I’m writing here much more regularly and I’m not sure what that says about how I’m living my life. I think I’m getting into my blogging stride.
I got sidetracked by a second-hand book shop on Saturday and bought an Ibsen play – Peer Gynt. It’s a folk tale of a scamp called Peer (pronounced Pair) who tells lots of stories and treats people rather badly but underneath he’s vulnerable and lost. He is driven from his country of Norway after misadventures with men, women and trolls. There’s a theme running through of travelling, finding your place and the problems of alcohol (it gives Peer and others courage but a lot of the problems have drink involved in some way). I’m halfway through so far.
Here’s an excerpt I like:
The dung-beetle pushes his ball through the sand,
the snail comes creeping out of his shell.

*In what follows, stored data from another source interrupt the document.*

===== config.mk =====
export PLATFORM = sky130hd
export DESIGN_NAME = sha256_msg_padder
export DESIGN_NICKNAME = d
export VERILOG_FILES = /design/src/rtl/sha256_msg_padder.sv
export SDC_FILE = /design/constraint.sdc
export NUM_CORES = 1
export LEC_CHECK = 0
export ABC_AREA = 1
export BUFFER_PORTS_ARGS = -buffer_cell sky130_fd_sc_hd__buf_2
export CORE_ASPECT_RATIO = 1.25
export CORE_MARGIN = 2
export CORE_UTILIZATION = 30
export DETAILED_ROUTE_END_ITERATION = 10
export GPL_TIMING_DRIVEN = 0
export MAX_ROUTING_LAYER = met4
export SKIP_LAST_GASP = 1
export SLEW_MARGIN = 0
export SYNTH_ARGS = -nofsm -noshare
export SYNTH_HDL_FRONTEND = slang
export SYNTH_SLANG_ARGS = --single-unit

===== constraint.sdc =====
create_clock -name clk -period 2.7 [get_ports clk]
set_clock_uncertainty 0.2 [all_clocks]
set_input_delay 0.135 -clock clk [delete_from_list [all_inputs] [get_ports clk]]
set_output_delay 0.135 -clock clk [all_outputs]
set_load 0.005 [all_outputs]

Morning! It touches the world with gold!
How curious is the remarkable power
that Nature bestows on the light of day -
one feels so safe, one’s courage increases,
one is ready, if need be, to fight with a bull!
How still it all is! Ah, these rural delights -
it’s odd that I’ve always despised them till now!
To think men should shut themselves up in great cities
only to have themselves plagued by the mob.
Just look at the lizards – they bask in the sun
and scuttle about with no worries at all.
How well they obey the Creator’s behest,
each fulfilling his special immutable role.
They are themselves, through thick and through thin -
themselves, as they were at his first order ‘Be!’
Here’s a toad! Hidden deep in a block of sandstone -
completely immured – just his head peeping out
as if through a window. And there he sits watching
the world… and he is to himself – enough!